Montreal's yoga community is rallying to save classes for cancer patients after a funding cut.

For the past eight years, free gentle yoga classes have been offered to cancer patients at the Happy Tree Yoga Centre in Westmount with the help of the Cedars CanSupport Foundation.

That funding is now being redirected.

“The idea is to bring all services onto one site, at the Glen site,” explained Helen Rossiter, interim director at Cedars CanSupport.

Rossiter said she knows it's disappointing, but hopes the new classes at the hospital will also offer comfort.

“It helps them to conquer their anxiety about coming back to the site, so they’re not just coming here for chemo or radiation treatments, they are coming here for something good.”

Breast cancer survivor Valiery Quinn-Holland said she has no interest in taking classes at the hospital.

“I don't think I would want to go into a hospital environment, because of what the surroundings would mean to me,” she said.
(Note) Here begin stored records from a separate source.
**flow/run.sh**
```bash
#!/bin/bash
# OpenROAD 26Q1-2900-gdf79404cd8, Yosys 0.63+post, stock flow scripts
make -C /OpenROAD-flow-scripts/flow DESIGN_CONFIG=/design/flow/config.mk WORK_HOME=/design/flow/orfs finish
```
**flow/config.mk**
```make
export PLATFORM = sky130hd
export DESIGN_NAME = systolic_array
export DESIGN_NICKNAME = systolic_array
export VERILOG_FILES = /design/flow/design.v
export SDC_FILE = /design/flow/constraint.sdc
export NUM_CORES = 4
export LEC_CHECK = 1
export CORE_UTILIZATION = 30
```
**flow/constraint.sdc**
```tcl
current_design systolic_array

set clk_period 7.4
set clk_io_pct 0.2

create_clock -name clk0 -period $clk_period [get_ports {clk}]

set non_clock_inputs [all_inputs -no_clocks]
set_input_delay [expr $clk_period * $clk_io_pct] -clock clk0 $non_clock_inputs
set_output_delay [expr $clk_period * $clk_io_pct] -clock clk0 [all_outputs]
```
**flow/design.v**
```verilog
module IB(clk,rst,ctl,in,out,cbuffer,addr);
parameter width=8;
parameter vector=4;
input clk,rst;
input[1:0] ctl;
input[width-1:0] in;
output reg[width-1:0] out;
reg[width-1:0] buffer[vector-1:0];
output[vector*width-1:0] cbuffer;
assign cbuffer[7:0] = buffer[0];
assign cbuffer[15:8] = buffer[1];
assign cbuffer[23:16] = buffer[2];
assign cbuffer[31:24] = buffer[3];
reg[7:0] i;
output reg[7:0] addr;
always@(posedge clk or negedge rst)begin
	if(!rst)begin
		for(i=0;i<vector;i=i+1)begin
			buffer[i]<=0;
		end
		out<=0;
		addr<=0;
	end
	else begin
		if(ctl==0)begin 
			addr<=0;
			out<=0;
		end
		else if(ctl==1)begin 
			if(addr<vector)begin
				buffer[addr]<=in;
				addr<=addr+1;
			end		
			out<=0;
		end
		else if(ctl==2)begin 
			if(addr<vector)begin
				out<=buffer[addr];
                addr<=addr+1;
			end
			else begin
				out<=0; 
				addr <= 0;   
			end
		end
	end
end
endmodule
module PE(clk,rst,ctl,i_in,i_w,i_out,o_in,o_w,o_out,buffer,mul);
parameter width=8;
parameter decimal=4;
input clk,rst;
input[1:0] ctl;
input[width-1:0] i_in,i_w;
input[width-1:0] i_out;
output reg[width-1:0] o_in,o_w;
output [width-1:0] o_out;
output reg[width-1:0] buffer;
output[width-1:0] mul;
multiply #(.width(width),.decimal(decimal)) m0(i_in,i_w,mul);
always@(posedge clk or negedge rst)begin
	if(!rst)begin
		o_in<=0;
		o_w<=0;
		buffer<=0;
	end
	else if(ctl == 0) begin  
        o_in<=i_in;
		o_w<=i_w;
		buffer<=0;
	end
	else if(ctl == 1) begin  
        buffer<=buffer+mul;
	    o_in<=i_in;
		o_w<=i_w;
	end
	else if(ctl == 2) begin  
	    buffer<=buffer+mul;
	    o_in<=i_in;
		o_w<=i_w;
	end
end
assign o_out = (ctl == 1)?buffer:(ctl == 2)?i_out:0;  
endmodule
module array(clk,rst,ctls,ins,ws,outs,buffer,d1,d2,d3,d4,d5,d6,d7,d8,d9,d10,d11,d12,d13,d14,d15,d16,row1_in_output
,mul1,mul2,mul3,mul4,mul5,mul6,mul7,mul8,mul9,mul10,mul11,mul12,mul13,mul14,mul15,mul16,checkpe01w,checkpe01in);
parameter width=8;
parameter decimal=4;
parameter rows=4;
parameter cols=4;
input clk,rst;
input[rows*cols*2-1:0] ctls;
input[cols*width-1:0] ins;
input[rows*width-1:0] ws;
output[cols*width-1:0] outs;
output[rows*cols*width-1:0] buffer;
output[width-1:0] d1;
output[width-1:0] d2;
output[width-1:0] d3;
output[width-1:0] d4;
output[width-1:0] d5;
output[width-1:0] d6;
output[width-1:0] d7;
output[width-1:0] d8;
output[width-1:0] d9;
output[width-1:0] d10;
output[width-1:0] d11;
output[width-1:0] d12;
output[width-1:0] d13;
output[width-1:0] d14;
output[width-1:0] d15;
output[width-1:0] d16;
output[cols*width-1:0] row1_in_output;
wire[rows*cols*width-1:0] muls;
output[width-1:0] mul1;
output[width-1:0] mul2;
output[width-1:0] mul3;
output[width-1:0] mul4;
output[width-1:0] mul5;
output[width-1:0] mul6;
output[width-1:0] mul7;
output[width-1:0] mul8;
output[width-1:0] mul9;
output[width-1:0] mul10;
output[width-1:0] mul11;
output[width-1:0] mul12;
output[width-1:0] mul13;
output[width-1:0] mul14;
output[width-1:0] mul15;
output[width-1:0] mul16;
assign mul1 = muls[7:0];
assign mul2 = muls[15:8];
assign mul3 = muls[23:16];
assign mul4 = muls[31:24];
assign mul5 = muls[39:32];
assign mul6 = muls[47:40];
assign mul7 = muls[55:48];
assign mul8 = muls[63:56];
assign mul9 = muls[71:64];
assign mul10 = muls[79:72];
assign mul11 = muls[87:80];
assign mul12 = muls[95:88];
assign mul13 = muls[103:96];
assign mul14 = muls[111:104];
assign mul15 = muls[119:112];
assign mul16 = muls[127:120];
assign d1 = buffer[7:0];
assign d2 = buffer[15:8];
assign d3 = buffer[23:16];
assign d4 = buffer[31:24];
assign d5 = buffer[39:32];
assign d6 = buffer[47:40];
assign d7 = buffer[55:48];
assign d8 = buffer[63:56];
assign d9 = buffer[71:64];
assign d10 = buffer[79:72];
assign d11 = buffer[87:80];
assign d12 = buffer[95:88];
assign d13 = buffer[103:96];
assign d14 = buffer[111:104];
assign d15 = buffer[119:112];
assign d16 = buffer[127:120];
output[width-1:0] checkpe01w;
output[width-1:0] checkpe01in;
wire [width-1:0] inwin[rows-1:0][cols-1:0];
wire [width-1:0] inwout[rows-1:0][cols-1:0];
wire [width-1:0] wwin[rows-1:0][cols-1:0];
wire [width-1:0] wwout[rows-1:0][cols-1:0];
wire [width-1:0] outwin[rows-1:0][cols-1:0];
wire [width-1:0] outwout[rows-1:0][cols-1:0];
assign checkpe01w = wwin[0][1];
assign checkpe01in = inwin[0][1];
genvar j;
generate
    for(j = 0; j<cols; j = j+1) begin: gentest
        assign row1_in_output[j*width+width-1:j*width] = inwin[1][j];
    end
endgenerate
genvar gr,gc;
generate
	for (gr=0; gr<rows; gr=gr+1) begin : genper
		for(gc=0;gc<cols;gc=gc+1)begin : genpec
		    (* DONT_TOUCH = 1|1 *)
			PE #(.width(width),.decimal(decimal)) PE_gi(clk,rst,ctls[2*((gc*rows)+gr)+1:2*((gc*rows)+gr)], 
			inwin[gr][gc],
			wwin[gr][gc],
			outwin[gr][gc],
			inwout[gr][gc],
			wwout[gr][gc],
			outwout[gr][gc],
			buffer[width*((gr*cols)+gc)+width-1:width*((gr*cols)+gc)],
			muls[width*((gr*cols)+gc)+width-1:width*((gr*cols)+gc)]
			);
		end
	end
endgenerate
reg[cols*width-1:0] ins_reg;
always@(posedge clk or negedge rst)
begin
    if(!rst) 
        ins_reg <= 0;
    else
        ins_reg <= ins;
end
reg[rows*width-1:0] ws_reg;
always@(posedge clk or negedge rst)
begin
    if(!rst)
        ws_reg <= 0;
    else
        ws_reg <= ws;
end
generate
	for (gr=0; gr<rows; gr=gr+1) begin : gencontr
		for(gc=0;gc<cols;gc=gc+1)begin : gencontc
			if(gr==0)begin
				assign inwin[gr][gc]=ins_reg[(gc+1)*width-1:(gc)*width];
			end
			else begin
				assign inwin[gr][gc]=inwout[gr-1][gc];
			end
			if(gr==0)begin
				assign outs[(gc+1)*width-1:(gc)*width]=outwout[gr][gc];
				assign outwin[gr][gc]=outwout[gr+1][gc];
			end
			else if(gr==rows-1)begin
				assign outwin[gr][gc]=0;
			end
			else begin
				assign outwin[gr][gc]=outwout[gr+1][gc];
			end
			if(gc==0)begin
				assign wwin[gr][gc]=ws_reg[(gr+1)*width-1:(gr)*width];
			end
			else begin
				assign wwin[gr][gc]=wwout[gr][gc-1];
			end
		end
	end
endgenerate
endmodule
`timescale 1ns / 1ps
module multiply(a,b,c);
parameter width=8;
parameter decimal=4;
input [width-1:0] a,b;
output [width-1:0] c;
wire[width*2-1:0] mul0,mul1,ones,ab;
assign ones=(~0);
assign mul0=a[width-1]?((ones<<width)|a):a;  
assign mul1=b[width-1]?((ones<<width)|b):b;
assign ab=mul0*mul1;
assign c=ab[width-1+decimal:decimal];
endmodule
module systolic_array(clk,rst,ctlpe,ctlbw,ctlbin,w,in,buffer,ins_array,ws_array,d1,d2,d3,d4,d5,d6,d7,d8,d9,d10,d11,d12,d13,d14,d15,d16,row1_in_output,outs_array,input_buffer,input_address);
parameter width=8;
parameter decimal=4;
parameter rows=4;
parameter cols=4;
parameter vector=4;
input clk,rst;
input[rows*cols*2-1:0] ctlpe;
input[rows*2-1:0] ctlbw;
input[cols*2-1:0] ctlbin;
input[width-1:0] w,in;
output[rows*cols*width-1:0] buffer;
output[width-1:0] d1;
output[width-1:0] d2;
output[width-1:0] d3;
output[width-1:0] d4;
output[width-1:0] d5;
output[width-1:0] d6;
output[width-1:0] d7;
output[width-1:0] d8;
output[width-1:0] d9;
output[width-1:0] d10;
output[width-1:0] d11;
output[width-1:0] d12;
output[width-1:0] d13;
output[width-1:0] d14;
output[width-1:0] d15;
output[width-1:0] d16;
output[cols*width-1:0] row1_in_output;
assign d1 = buffer[7:0];
assign d2 = buffer[15:8];
assign d3 = buffer[23:16];
assign d4 = buffer[31:24];
assign d5 = buffer[39:32];
assign d6 = buffer[47:40];
assign d7 = buffer[55:48];
assign d8 = buffer[63:56];
assign d9 = buffer[71:64];
assign d10 = buffer[79:72];
assign d11 = buffer[87:80];
assign d12 = buffer[95:88];
assign d13 = buffer[103:96];
assign d14 = buffer[111:104];
assign d15 = buffer[119:112];
assign d16 = buffer[127:120];
output[cols*width-1:0] ins_array;  
output[rows*width-1:0] ws_array;  
output[cols*width-1:0] outs_array;  
output[4*vector*width-1:0] input_buffer;
output[4*width-1:0] input_address;
array #(.width(width),.decimal(decimal),.rows(rows),.cols(cols)) a0(clk,rst,ctlpe,ins_array,ws_array,outs_array,buffer,d1,d2,d3,d4,d5,d6,d7,d8,d9,d10,d11,d12,d13,d14,d15,d16,row1_in_output);
wire [width-1:0] wbin[rows-1:0];  
wire [width-1:0] inbin[cols-1:0];  
wire [width-1:0] outbprev[cols-1:0];  
genvar gi;
generate
	for (gi=0; gi<rows; gi=gi+1) begin : genbr
		IB #(.width(width),.vector(vector)) ibw_gi(clk,rst,ctlbw[2*gi+1:2*gi],wbin[gi],ws_array[(gi+1)*width-1:gi*width]);
	end
	for (gi=0; gi<cols; gi=gi+1) begin : genbc
		IB #(.width(width),.vector(vector)) ibin_gi(clk,rst,ctlbin[2*gi+1:2*gi],inbin[gi],ins_array[(gi+1)*width-1:gi*width],input_buffer[gi*vector*width+vector*width-1:gi*vector*width],input_address[gi*width+width-1:gi*width]);
	end
endgenerate
generate
	for (gi=0; gi<rows; gi=gi+1) begin : genw
		assign wbin[gi]=w;  
	end
	for (gi=0; gi<cols; gi=gi+1) begin : genin
		assign inbin[gi]=in;  
	end
endgenerate
endmodule
```
==> ci_impl_report.md <==
### Yosys + OpenROAD results

| Metric | Value |
|---|---|
| Chip area | approximately 230000 µm² |
| Status | finished, final reports clean |
| CP Capture Type | output pin |
| Post-CTS setup buffers | 0 |
| # resized after CTS | 0 |
| Distinct lib cells | roughly 47 |
| Initial drt markers | 2306 |
| RSZ-0062 raised after global routing | no |
| Initial antenna violation count | 17 |
| WL per Instance | around 18 µm |
| Final min period | between 6 and 7 ns |
| Total GRT Usage | roughly 17% |
| Crit path depth | 8 |
| Comb power frac | about two fifths |
| Pwr/cell area | roughly 280 nW/µm² |
| Worst VDD drop | 0.2195 mV |
| Post-Synthesis Cells | 6910 |
| Synth top area share | ~28% |
| Cell area leaders | dfrtp_1 (28%), fa_1 (18%), ha_1 (10%), inv_1 (6.4%), nand2_1 (5.2%) |
| Cell-internal power | 0.01334 W |
| Post-route DRC | 0 |
| Largest net degree at the start of global routing | approximately 110 |
| Vias in the first global route | ~50000 |
| Tightest Pin Transition | approximately 0.94 ns |
| End of the critical path | outs_array[14] |
| GP Congestion | 0.9208 |
| Clock buffer count from CTS | about 96 |
| Area leader, netlist | dfrtp_1 |
| Worst path slowest cell | clkdlybuf4s50_1 |
| Init Core Util | a little under a third |
| Final setup fails | 0 |
| Asr flop ratio synth | 100.0% |
| Clk sinks | between 700 and 800 |
| Share of cells above drive strength 1 | roughly 5.5% |
| WS Path Type | in -> out |
| Final ANT Viol Nets | 0 |
| Height of the chip | ~480 µm |
| I/O Buffers | ~610 |
| Synth top cell by count | inv_1 |
| TritonCTS clock tree | yes |
| Main flop type after synthesis | dfrtp_1 |
| Mean cell area of the mapped netlist | 9.817 µm² |
| Setup TNS | 0 ns |
| # Cells Yosys | 6910 |
| R2R depth | 19 |
| Lkg Pwr | roughly 40 nW |
| R2R Path Start | a0.genper[0].genpec[1].PE_gi.o_w[3] |
| NetSw | approximately 0.0087 W |
| Clock root buffer | clkbuf_16 |
| CP delay by family, top | buffers and inverters |
| CP Data Arrival Time | ~4.7 ns |
| Tally of OpenROAD warnings | 55 |
| Type of the worst min-delay path | reg -> reg |
| Vias/cell | around 4.6 |
| H-tree Lvls | 3 |
| P&R area growth vs syn | 16.70% |
| Fmax | 162.9 MHz |
| CP Cell Sequence | clkdlybuf4s50_1 -> nor2b_1 -> and2_1 -> nand2_1 -> o21ai_1 -> a22oi_1 -> o22ai_1 -> clkdlybuf4s50_1 |
| Post-layout period usage | around 83% |
| RR Endpoint | a0.genper[0].genpec[2].PE_gi.buffer[7] |
| Die Wd | between 400 and 500 µm |
| Vias post-DR | ~48000 |
| Hold_buf cts | 0 |
| CP bufs+invs | 2 |
| Chip Area, Yosys | 67840 µm² |
| Seq pwr share | a little under two fifths |
| Final Hold Violating Endpoints | 0 |
| Top Registers | a0.genper.genpec.PE_gi.buffer x128, genbc.ibin_gi.buffer x128, genbr.ibw_gi.buffer x128 |
| Fillers | 21990 |
| Switching share of power | between 30% and 40% |
| Post-synth seq share | approximately 28% |
| Most used cell along the critical path | clkdlybuf4s50_1 |
| Place WS | approximately 1.3 ns |
| Worst setup SP type | input port |
| Clock power frac | 22.7% |
| Number of enable flip-flop cells | 0 |
| Core Region | 224700 µm² |
| Headroom to the max-slew limit | around 37% |
| CTS Buffer Depth | 3 |
| Global-route wire length before repair | about 300000 µm |
| I/O pin total | 610 |
| CP Launch Point | ctlpe[14] |
| Total routed wirelength | about 190000 µm |
| Worst skew pair latency | roughly 0.73 ns |
| Mapped cell area | 67840 µm² |
| FP Rows | 174 |
| Worst Skew | 0.04491 ns |
| Flops after synth | 768 |
| R2r setup slk | between 1.5 and 2 ns |
| Grt total ovfl | 0 |
| Critical path's largest stage delay | 0.80 ns |
| Commonest cells in the netlist | inv_1 (1149), nand2_1 (943), dfrtp_1 (768) |
| Clock transition at path regs | roughly 0.060 ns |
| Crit path setup slack, layout | between 1 and 1.5 ns |
| Syn. warnings | 5 |
| HPWL Detailed | about 150000 µm |
| Max-Cap Viols | 0 |
| Pins Over Slew Limit | 0 |
| Critical Path RT | between 5 and 6 ns |
| CP Max Fanout | 17 |
| 1st-pass router iterations | 8 |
Quinn-Holland said yoga helped after her diagnosis left her feeling fragile.

“Every time I had a doctor’s visit or a test coming up, I would just freeze up. I was stressed. I wouldn't sleep for a few days beforehand,” she said.

But yoga now helps her both physically and mentally.

“It changed my life. It took a lot of lot of stress off of me… in the back of my mind there is that constant C word, it never totally goes away. And the meditation and that helps you,” she said. “It gives me something outside of my sickness.”

Happy Tree owner and instructor Melanie Richards said she’s inspired by the benefits she’s witnessed while teaching the class.

“I get a lot of testimonials, anything from people saying, ‘Hey Melanie, when I first started, my arm only went up to here, and now look!’ And they'll show me they regained their full range of motion,” she said.

“You try telling the cancer patients that are in the class right now, ‘Sorry, you can't come anymore.’ I see the incredible benefit it gives them,” she said.

A Go Fund Me campaign was started Monday to help keep the class in Westmount.

“It's still brand new and already the response has been tremendous. So many people are sharing it. It's really heartwarming,” said Richards.